### Recorded data
■ ■ ■ ■ ■ ■ ■
[src/rtl/cordic_hyp_vec_stage.sv]
// One combinational hyperbolic vectoring micro-rotation; all outputs use pre-update x/y/z.
module cordic_hyp_vec_stage #(
    parameter int W = 32
) (
    input  logic [W-1:0] x,
    input  logic [W-1:0] y,
    input  logic [W-1:0] z,
    input  logic [3:0]   shift,
    input  logic [W-1:0] lut,
    output logic [W-1:0] x_next,
    output logic [W-1:0] y_next,
    output logic [W-1:0] z_next
);

    logic [W-1:0] x_sh;
    logic [W-1:0] y_sh;
    logic         y_pos;

    assign x_sh  = $signed(x) >>> shift;
    assign y_sh  = $signed(y) >>> shift;
    assign y_pos = ~y[W-1];

    assign x_next = y_pos ? x - y_sh : x + y_sh;
    assign y_next = y_pos ? y - x_sh : y + x_sh;
    assign z_next = y_pos ? z + lut  : z - lut;

endmodule

[src/rtl/cordic_atanh.sv]
// Iterative hyperbolic CORDIC computing atanh(t) in Q15, one iteration per clock, valid/ready handshake.
module cordic_atanh
    import cordic_pkg::*;
#(
    parameter int WORD_SZ = cordic_pkg::WORD_SZ,
    parameter int FRAC_SZ = cordic_pkg::FRAC_SZ
) (
    input  logic               clk,
    input  logic               rst_n,
    input  logic               in_valid,
    output logic               in_ready,
    input  logic [WORD_SZ-1:0] in_data,
    output logic               out_valid,
    input  logic               out_ready,
    output logic [WORD_SZ-1:0] out_data,
    output logic               out_sat
);

    localparam logic [WORD_SZ-1:0] LIM_POS = WORD_SZ'(IN_LIMIT);
    localparam logic [WORD_SZ-1:0] LIM_NEG = WORD_SZ'(-IN_LIMIT);
    localparam logic [WORD_SZ-1:0] ONE     = WORD_SZ'(1) << FRAC_SZ;
    localparam logic [4:0]         LAST    = 5'(ITER_CNT - 1);

    state_t             state;
    logic [WORD_SZ-1:0] x, y, z;
    logic [4:0]         cnt;
    logic [3:0]         shift;
    logic [WORD_SZ-1:0] lut;
    logic [WORD_SZ-1:0] x_next, y_next, z_next;
    logic               over, under;

    assign in_ready  = (state == IDLE);
    assign out_valid = (state == DONE);

    assign shift = shift_of(cnt);
    assign lut   = WORD_SZ'(ATANH_LUT[shift]);
    assign over  = $signed(in_data) > $signed(LIM_POS);
    assign under = $signed(in_data) < $signed(LIM_NEG);

    cordic_hyp_vec_stage #(.W(WORD_SZ)) u_stage (
        .x      (x),
        .y      (y),
        .z      (z),
        .shift  (shift),
        .lut    (lut),
        .x_next (x_next),
        .y_next (y_next),
        .z_next (z_next)
    );

    // NOTE: state registers use non-blocking assignments so every update in
    // this block sees the values from before the clock edge.
    always_ff @(posedge clk or negedge rst_n) begin
        if (!rst_n) begin
            state    <= IDLE;
            x        <= '0;
            y        <= '0;
            z        <= '0;
            cnt      <= '0;
            out_data <= '0;
            out_sat  <= 1'b0;
        end else begin
            case (state)
                IDLE: begin
                    if (in_valid) begin
                        state   <= RUN;
                        x       <= ONE;
                        y       <= over ? LIM_POS : (under ? LIM_NEG : in_data);
                        z       <= '0;
                        cnt     <= '0;
                        out_sat <= over | under;
                    end
                end
                RUN: begin
                    x   <= x_next;
                    y   <= y_next;
                    z   <= z_next;
                    cnt <= cnt + 5'd1;
                    if (cnt == LAST) begin
                        state    <= DONE;
                        out_data <= z_next;
                    end
                end
                DONE: begin
                    if (out_ready) state <= IDLE;
                end
                default: state <= IDLE;
            endcase
        end
    end

endmodule
[config.mk]
export PLATFORM = sky130hd
export DESIGN_NAME = i2c_master
export DESIGN_NICKNAME = d
export VERILOG_FILES = /design/src/rtl/i2c_master.sv
export SDC_FILE = /design/constraint.sdc
export NUM_CORES = 1
export LEC_CHECK = 0
export BUFFER_PORTS_ARGS = -buffer_cell sky130_fd_sc_hd__buf_2
export CAP_MARGIN = 5
export CORE_ASPECT_RATIO = 1.2
export CORE_MARGIN = 8
export CORE_UTILIZATION = 41
export CTS_CLUSTER_DIAMETER = 120
export DETAILED_ROUTE_END_ITERATION = 8
export PLACE_DENSITY = 0.61
export REMOVE_ABC_BUFFERS = 1
export SETUP_SLACK_MARGIN = 0.2
export SYNTH_ARGS = -nofsm -noshare
export SYNTH_HDL_FRONTEND = slang
export SYNTH_SLANG_ARGS = --single-unit
[constraint.sdc]
create_clock -name clk -period 2.2 [get_ports clk]
set_input_delay 0.22 -clock clk [delete_from_list [all_inputs] [get_ports clk]]
set_output_delay 0.22 -clock clk [all_outputs]
set_load 0.01 [all_outputs]
<file path="src/rtl/alu_issue_ctrl.sv">
// alu_issue_ctrl
//
// Multi-cycle issue controller for a single-cycle ALU. It accepts one
// 32-bit instruction over a valid/ready handshake and reads rs/rt from an
// external register file, which has one cycle of read latency. It then
// drives the ALU operands and selector, captures the ALU result, and writes
// that result back to rd. An instruction occupies the controller for four
// cycles: IDLE -> READ -> EXEC -> WB.
//
// Instruction format:
//   op = instr[31:27], rd = instr[26:22], rs = instr[21:17],
//   rt = instr[16:12], imm = instr[15:0] (zero-extended)
// Legal ops: 2 NOT (rs, 0), 7 NORI (rs, imm), 16 ADD (rs, rt), 19 NOR (rs, rt).
//
// Ports:
//   clk, reset               single rising-edge clock, synchronous active-high reset
//   instr, instr_valid       instruction source; transfers when valid & ready
//   instr_ready              high only while IDLE
//   rf_ra1, rf_ra2           register-file read addresses (rs, rt); held between uses
//   rf_rd1, rf_rd2           register-file read data, valid one cycle after address
//   rf_we, rf_wa, rf_wd      register-file write port (WB only; wa/wd zero when idle)
//   alu_i1, alu_i2, alu_sel  ALU operands and selector (non-zero only in EXEC)
//   alu_o                    ALU result, captured at the end of EXEC
//   done, illegal            one-cycle retire pulse; illegal flags an unsupported op
//   retired                  wrapping count of retired instructions, illegal ones included

module alu_issue_ctrl #(
    parameter int DATA_W = 32,
    parameter int REG_AW = 5,
    parameter int CNT_W  = 16
) (
    input  logic              clk,
    input  logic              reset,
    input  logic [31:0]       instr,
    input  logic              instr_valid,
    output logic              instr_ready,
    output logic [REG_AW-1:0] rf_ra1,
    output logic [REG_AW-1:0] rf_ra2,
    input  logic [DATA_W-1:0] rf_rd1,
    input  logic [DATA_W-1:0] rf_rd2,
    output logic              rf_we,
    output logic [REG_AW-1:0] rf_wa,
    output logic [DATA_W-1:0] rf_wd,
    output logic [DATA_W-1:0] alu_i1,
    output logic [DATA_W-1:0] alu_i2,
    output logic [4:0]        alu_sel,
    input  logic [DATA_W-1:0] alu_o,
    output logic              done,
    output logic              illegal,
    output logic [CNT_W-1:0]  retired
);

    typedef enum logic [1:0] {
        S_IDLE = 2'd0,
        S_READ = 2'd1,
        S_EXEC = 2'd2,
        S_WB   = 2'd3
    } state_e;

    localparam logic [4:0] OP_NOT  = 5'd2;
    localparam logic [4:0] OP_NORI = 5'd7;
    localparam logic [4:0] OP_ADD  = 5'd16;
    localparam logic [4:0] OP_NOR  = 5'd19;

    state_e              state_q, state_d;
    logic [31:0]         instr_q, instr_d;
    logic [REG_AW-1:0]   ra1_q, ra1_d;
    logic [REG_AW-1:0]   ra2_q, ra2_d;
    logic [DATA_W-1:0]   result_q, result_d;
    logic [CNT_W-1:0]    retired_q, retired_d;

    // Fields of the latched instruction.
    logic [4:0]          op;
    logic [4:0]          rd;
    logic [DATA_W-1:0]   imm_ext;
    logic                legal;
    logic                wr_en;

    assign op      = instr_q[31:27];
    assign rd      = instr_q[26:22];
    assign imm_ext = DATA_W'(instr_q[15:0]);
    assign legal   = (op == OP_NOT) || (op == OP_NORI) ||
                     (op == OP_ADD) || (op == OP_NOR);

    // ------------------------------------------------------------------
    // Next-state logic
    // ------------------------------------------------------------------
    always_comb begin
        // NOTE: every variable gets a default before the case so that no
        // path leaves it unassigned; otherwise synthesis infers a latch.
        state_d   = state_q;
        instr_d   = instr_q;
        ra1_d     = ra1_q;
        ra2_d     = ra2_q;
        result_d  = result_q;
        retired_d = retired_q;

        case (state_q)
            S_IDLE: begin
                if (instr_valid) begin
                    state_d = S_READ;
                    instr_d = instr;
                    // Loading the read addresses at acceptance makes them
                    // valid throughout READ and lets them hold afterwards.
                    ra1_d   = REG_AW'(instr[21:17]);
                    ra2_d   = REG_AW'(instr[16:12]);
                end
            end
            S_READ: state_d = S_EXEC;
            S_EXEC: begin
                state_d   = S_WB;
                result_d  = alu_o;
                // Counting on entry to WB makes retired already show the new
                // value in the same cycle that done pulses.
                retired_d = retired_q + CNT_W'(1);
            end
            S_WB:    state_d = S_IDLE;
            default: state_d = S_IDLE;
        endcase
    end

    // ------------------------------------------------------------------
    // State registers
    // ------------------------------------------------------------------
    always_ff @(posedge clk) begin
        // NOTE: non-blocking assignments here, so every flop samples the
        // values from before the edge regardless of statement order.
        if (reset) begin
            state_q   <= S_IDLE;
            instr_q   <= '0;
            ra1_q     <= '0;
            ra2_q     <= '0;
            result_q  <= '0;
            retired_q <= '0;
        end else begin
            state_q   <= state_d;
            instr_q   <= instr_d;
            ra1_q     <= ra1_d;
            ra2_q     <= ra2_d;
            result_q  <= result_d;
            retired_q <= retired_d;
        end
    end

    // ------------------------------------------------------------------
    // Outputs: decoded from the state register and the latched instruction.
    // The write strobe comes from the state, so a reset edge that leaves WB
    // or EXEC kills any pending write.
    // ------------------------------------------------------------------
    always_comb begin
        instr_ready = (state_q == S_IDLE);
        rf_ra1      = ra1_q;
        rf_ra2      = ra2_q;
        retired     = retired_q;

        alu_sel = '0;
        alu_i1  = '0;
        alu_i2  = '0;
        if (state_q == S_EXEC && legal) begin
            alu_sel = op;
            alu_i1  = rf_rd1;
            case (op)
                OP_NORI:        alu_i2 = imm_ext;
                OP_ADD, OP_NOR: alu_i2 = rf_rd2;
                default:        alu_i2 = '0;
            endcase
        end

        done    = (state_q == S_WB);
        illegal = (state_q == S_WB) && !legal;
        wr_en   = (state_q == S_WB) && legal && (rd != 5'd0);
        rf_we   = wr_en;
        rf_wa   = wr_en ? REG_AW'(rd) : '0;
        rf_wd   = wr_en ? result_q    : '0;
    end

endmodule

</file>
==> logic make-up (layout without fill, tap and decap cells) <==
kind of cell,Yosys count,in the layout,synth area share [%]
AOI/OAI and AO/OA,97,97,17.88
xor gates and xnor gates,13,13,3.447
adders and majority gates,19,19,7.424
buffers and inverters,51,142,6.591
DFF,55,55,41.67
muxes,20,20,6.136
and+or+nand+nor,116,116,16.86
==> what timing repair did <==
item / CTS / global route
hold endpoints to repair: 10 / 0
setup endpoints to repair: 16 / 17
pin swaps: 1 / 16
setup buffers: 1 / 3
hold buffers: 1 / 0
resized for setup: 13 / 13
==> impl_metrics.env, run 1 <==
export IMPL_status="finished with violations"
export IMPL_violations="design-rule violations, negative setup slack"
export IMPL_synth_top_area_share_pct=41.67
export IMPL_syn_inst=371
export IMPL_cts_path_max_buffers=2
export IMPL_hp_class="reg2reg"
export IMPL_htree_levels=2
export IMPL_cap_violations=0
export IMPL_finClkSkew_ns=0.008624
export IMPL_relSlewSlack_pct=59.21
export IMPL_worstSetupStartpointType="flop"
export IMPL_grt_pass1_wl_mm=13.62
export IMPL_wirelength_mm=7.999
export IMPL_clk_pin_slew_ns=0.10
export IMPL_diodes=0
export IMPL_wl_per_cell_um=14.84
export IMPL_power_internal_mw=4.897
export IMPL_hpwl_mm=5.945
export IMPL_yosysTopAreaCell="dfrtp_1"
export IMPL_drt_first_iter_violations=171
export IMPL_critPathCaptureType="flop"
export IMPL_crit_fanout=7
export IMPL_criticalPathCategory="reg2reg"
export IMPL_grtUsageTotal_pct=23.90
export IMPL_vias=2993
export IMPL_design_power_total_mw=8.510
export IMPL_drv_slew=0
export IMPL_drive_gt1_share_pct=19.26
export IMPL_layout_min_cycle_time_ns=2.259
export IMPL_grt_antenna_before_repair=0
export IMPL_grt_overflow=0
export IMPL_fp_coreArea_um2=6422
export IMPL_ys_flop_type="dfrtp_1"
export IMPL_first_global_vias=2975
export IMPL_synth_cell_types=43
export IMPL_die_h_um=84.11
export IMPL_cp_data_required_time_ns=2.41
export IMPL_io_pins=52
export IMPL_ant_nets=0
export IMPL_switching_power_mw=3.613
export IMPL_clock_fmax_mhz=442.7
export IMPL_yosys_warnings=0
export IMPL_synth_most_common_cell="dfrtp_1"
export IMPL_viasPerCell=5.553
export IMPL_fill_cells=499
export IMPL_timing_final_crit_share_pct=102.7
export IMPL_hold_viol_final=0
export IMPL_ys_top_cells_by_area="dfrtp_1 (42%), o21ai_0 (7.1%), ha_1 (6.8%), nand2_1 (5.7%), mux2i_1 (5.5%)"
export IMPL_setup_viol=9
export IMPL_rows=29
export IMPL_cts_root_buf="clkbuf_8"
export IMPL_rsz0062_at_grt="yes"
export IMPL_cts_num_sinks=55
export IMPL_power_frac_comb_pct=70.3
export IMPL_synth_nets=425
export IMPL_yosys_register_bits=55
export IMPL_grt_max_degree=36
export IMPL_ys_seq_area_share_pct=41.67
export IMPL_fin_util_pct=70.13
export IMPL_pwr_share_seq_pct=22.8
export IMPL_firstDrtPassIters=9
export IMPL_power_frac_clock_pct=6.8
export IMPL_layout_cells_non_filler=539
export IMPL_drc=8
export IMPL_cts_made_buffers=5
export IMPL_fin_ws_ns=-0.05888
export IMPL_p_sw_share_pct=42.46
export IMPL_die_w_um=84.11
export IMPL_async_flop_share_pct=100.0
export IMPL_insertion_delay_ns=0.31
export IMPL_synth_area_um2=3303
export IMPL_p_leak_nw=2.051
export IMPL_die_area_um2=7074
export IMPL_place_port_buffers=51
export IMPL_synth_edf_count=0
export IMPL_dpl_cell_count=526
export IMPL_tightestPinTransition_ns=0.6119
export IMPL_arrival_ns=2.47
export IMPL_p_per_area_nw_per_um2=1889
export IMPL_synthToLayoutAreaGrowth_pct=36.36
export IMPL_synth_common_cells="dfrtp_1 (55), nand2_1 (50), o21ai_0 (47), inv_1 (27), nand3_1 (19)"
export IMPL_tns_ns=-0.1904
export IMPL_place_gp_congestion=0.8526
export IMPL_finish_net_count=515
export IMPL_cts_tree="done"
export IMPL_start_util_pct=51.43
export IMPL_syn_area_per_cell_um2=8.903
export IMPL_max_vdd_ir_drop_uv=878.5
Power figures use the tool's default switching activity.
`src/rtl/mc_ctrl.sv`:
```
// mc_ctrl: multi-cycle control FSM for the CPU datapath.
// Steps FETCH -> DECODE -> EXEC -> MEM -> WB. It drives the PC/IR load enables,
// the next-PC source, the RF/DM write strobes and the datapath mux selects.
// It also counts retired instructions. The PC reset value lives in the PC register.
module mc_ctrl #(
  parameter int CNT_W = 32
) (
  input  logic             clk,
  input  logic             reset,       // synchronous, active-low
  input  logic [5:0]       opcode,
  input  logic [5:0]       funct,
  input  logic             zero,
  input  logic             imem_ready,
  input  logic             dm_ready,
  output logic             imem_req,
  output logic             dm_req,
  output logic             dm_we,
  output logic             ir_we,
  output logic             pc_we,
  output logic [1:0]       pc_src,
  output logic             rf_we,
  output logic [1:0]       rf_wa_sel,
  output logic [1:0]       rf_wd_sel,
  output logic [1:0]       alu_op,
  output logic             alu_b_sel,
  output logic             ext_op,
  output logic             illegal,
  output logic [CNT_W-1:0] instr_cnt
);

  // Opcode / funct encodings
  localparam logic [5:0] OP_RTYPE = 6'h00;
  localparam logic [5:0] OP_ORI   = 6'h0d;
  localparam logic [5:0] OP_LUI   = 6'h0f;
  localparam logic [5:0] OP_LW    = 6'h23;
  localparam logic [5:0] OP_SW    = 6'h2b;
  localparam logic [5:0] OP_BEQ   = 6'h04;
  localparam logic [5:0] OP_J     = 6'h02;
  localparam logic [5:0] OP_JAL   = 6'h03;
  localparam logic [5:0] FN_ADDU  = 6'h21;
  localparam logic [5:0] FN_SUBU  = 6'h23;
  localparam logic [5:0] FN_JR    = 6'h08;

  // Datapath mux encodings
  localparam logic [1:0] PC_PLUS4 = 2'b00;
  localparam logic [1:0] PC_BR    = 2'b01;
  localparam logic [1:0] PC_J     = 2'b10;
  localparam logic [1:0] PC_JR    = 2'b11;
  localparam logic [1:0] WA_RT    = 2'b00;
  localparam logic [1:0] WA_RD    = 2'b01;
  localparam logic [1:0] WA_RA    = 2'b10;
  localparam logic [1:0] WD_ALU   = 2'b00;
  localparam logic [1:0] WD_DM    = 2'b01;
  localparam logic [1:0] WD_PC    = 2'b10;
  localparam logic [1:0] ALU_ADD  = 2'b00;
  localparam logic [1:0] ALU_SUB  = 2'b01;
  localparam logic [1:0] ALU_OR   = 2'b10;
  localparam logic [1:0] ALU_LUI  = 2'b11;

  localparam logic [CNT_W-1:0] CNT_ONE = {{(CNT_W-1){1'b0}}, 1'b1};

  typedef enum logic [2:0] {
    S_FETCH,
    S_DECODE,
    S_EXEC,
    S_MEM,
    S_WB
  } state_t;

  state_t           state_q, state_d;
  logic [CNT_W-1:0] instr_cnt_q;
  logic             boot_q;      // first cycle after reset: no PC/IR load yet
  logic             retire;

  logic is_addu, is_subu, is_jr, is_ori, is_lui, is_lw, is_sw, is_beq, is_j, is_jal;
  logic is_legal;

  // Instruction classification from the IR fields
  always_comb begin
    is_addu  = (opcode == OP_RTYPE) && (funct == FN_ADDU);
    is_subu  = (opcode == OP_RTYPE) && (funct == FN_SUBU);
    is_jr    = (opcode == OP_RTYPE) && (funct == FN_JR);
    is_ori   = (opcode == OP_ORI);
    is_lui   = (opcode == OP_LUI);
    is_lw    = (opcode == OP_LW);
    is_sw    = (opcode == OP_SW);
    is_beq   = (opcode == OP_BEQ);
    is_j     = (opcode == OP_J);
    is_jal   = (opcode == OP_JAL);
    is_legal = is_addu | is_subu | is_jr | is_ori | is_lui |
               is_lw | is_sw | is_beq | is_j | is_jal;
  end

  // State, boot flag and retired-instruction counter
  always_ff @(posedge clk) begin
    if (!reset) begin
      state_q     <= S_FETCH;
      instr_cnt_q <= '0;
      boot_q      <= 1'b1;
    end else begin
      state_q <= state_d;
      boot_q  <= 1'b0;
      if (retire) begin
        instr_cnt_q <= instr_cnt_q + CNT_ONE;
      end
    end
  end

  // Next-state and control-output decode
  always_comb begin
    state_d   = state_q;
    retire    = 1'b0;
    imem_req  = 1'b0;
    dm_req    = 1'b0;
    dm_we     = 1'b0;
    ir_we     = 1'b0;
    pc_we     = 1'b0;
    pc_src    = PC_PLUS4;
    rf_we     = 1'b0;
    rf_wa_sel = WA_RT;
    rf_wd_sel = WD_ALU;
    alu_op    = ALU_ADD;
    alu_b_sel = 1'b0;
    ext_op    = 1'b0;
    illegal   = 1'b0;

    case (state_q)
      S_FETCH: begin
        imem_req = 1'b1;
        // The cycle after reset only requests; it never loads PC/IR.
        if (imem_ready && !boot_q) begin
          ir_we   = 1'b1;
          pc_we   = 1'b1;
          pc_src  = PC_PLUS4;
          state_d = S_DECODE;
        end
      end

      S_DECODE: begin
        if (is_j) begin
          pc_we   = 1'b1;
          pc_src  = PC_J;
          retire  = 1'b1;
          state_d = S_FETCH;
        end else if (is_jal) begin
          pc_we     = 1'b1;
          pc_src    = PC_J;
          rf_we     = 1'b1;
          rf_wa_sel = WA_RA;
          rf_wd_sel = WD_PC;
          retire    = 1'b1;
          state_d   = S_FETCH;
        end else if (is_jr) begin
          pc_we   = 1'b1;
          pc_src  = PC_JR;
          retire  = 1'b1;
          state_d = S_FETCH;
        end else if (!is_legal) begin
          // PC has already advanced past the bad word; drop it unretired.
          illegal = 1'b1;
          state_d = S_FETCH;
        end else begin
          state_d = S_EXEC;
        end
      end

      S_EXEC: begin
        if (is_addu || is_subu) begin
          alu_op  = is_subu ? ALU_SUB : ALU_ADD;
          state_d = S_WB;
        end else if (is_ori) begin
          alu_op    = ALU_OR;
          alu_b_sel = 1'b1;
          state_d   = S_WB;
        end else if (is_lui) begin
          alu_op    = ALU_LUI;
          alu_b_sel = 1'b1;
          state_d   = S_WB;
        end else if (is_lw || is_sw) begin
          alu_op    = ALU_ADD;
          alu_b_sel = 1'b1;
          ext_op    = 1'b1;
          state_d   = S_MEM;
        end else if (is_beq) begin
          alu_op  = ALU_SUB;
          ext_op  = 1'b1;
          if (zero) begin
            pc_we  = 1'b1;
            pc_src = PC_BR;
          end
          retire  = 1'b1;
          state_d = S_FETCH;
        end else begin
          // Opcode changed under us; recover without retiring.
          state_d = S_FETCH;
        end
      end

      S_MEM: begin
        dm_req = 1'b1;
        dm_we  = is_sw;
        if (dm_ready) begin
          if (is_sw) begin
            retire  = 1'b1;
            state_d = S_FETCH;
          end else begin
            state_d = S_WB;
          end
        end
      end

      S_WB: begin
        rf_we = 1'b1;
        if (is_lw) begin
          rf_wa_sel = WA_RT;
          rf_wd_sel = WD_DM;
        end else if (opcode == OP_RTYPE) begin
          rf_wa_sel = WA_RD;
          rf_wd_sel = WD_ALU;
        end else begin
          rf_wa_sel = WA_RT;
          rf_wd_sel = WD_ALU;
        end
        retire  = 1'b1;
        state_d = S_FETCH;
      end

      default: begin
        state_d = S_FETCH;
      end
    endcase
  end

  assign instr_cnt = instr_cnt_q;

endmodule

```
■ ■ ■ ■ ■ ■ ■
### Exercise details
Taking the entries above, print exactly the lines starting at the line with "logic make-up (layout" and ending at the line with "export IMPL_vias=2993", both included.

### Task result
==> logic make-up (layout without fill, tap and decap cells) <==
kind of cell,Yosys count,in the layout,synth area share [%]
AOI/OAI and AO/OA,97,97,17.88
xor gates and xnor gates,13,13,3.447
adders and majority gates,19,19,7.424
buffers and inverters,51,142,6.591
DFF,55,55,41.67
muxes,20,20,6.136
and+or+nand+nor,116,116,16.86
==> what timing repair did <==
item / CTS / global route
hold endpoints to repair: 10 / 0
setup endpoints to repair: 16 / 17
pin swaps: 1 / 16
setup buffers: 1 / 3
hold buffers: 1 / 0
resized for setup: 13 / 13
==> impl_metrics.env, run 1 <==
export IMPL_status="finished with violations"
export IMPL_violations="design-rule violations, negative setup slack"
export IMPL_synth_top_area_share_pct=41.67
export IMPL_syn_inst=371
export IMPL_cts_path_max_buffers=2
export IMPL_hp_class="reg2reg"
export IMPL_htree_levels=2
export IMPL_cap_violations=0
export IMPL_finClkSkew_ns=0.008624
export IMPL_relSlewSlack_pct=59.21
export IMPL_worstSetupStartpointType="flop"
export IMPL_grt_pass1_wl_mm=13.62
export IMPL_wirelength_mm=7.999
export IMPL_clk_pin_slew_ns=0.10
export IMPL_diodes=0
export IMPL_wl_per_cell_um=14.84
export IMPL_power_internal_mw=4.897
export IMPL_hpwl_mm=5.945
export IMPL_yosysTopAreaCell="dfrtp_1"
export IMPL_drt_first_iter_violations=171
export IMPL_critPathCaptureType="flop"
export IMPL_crit_fanout=7
export IMPL_criticalPathCategory="reg2reg"
export IMPL_grtUsageTotal_pct=23.90
export IMPL_vias=2993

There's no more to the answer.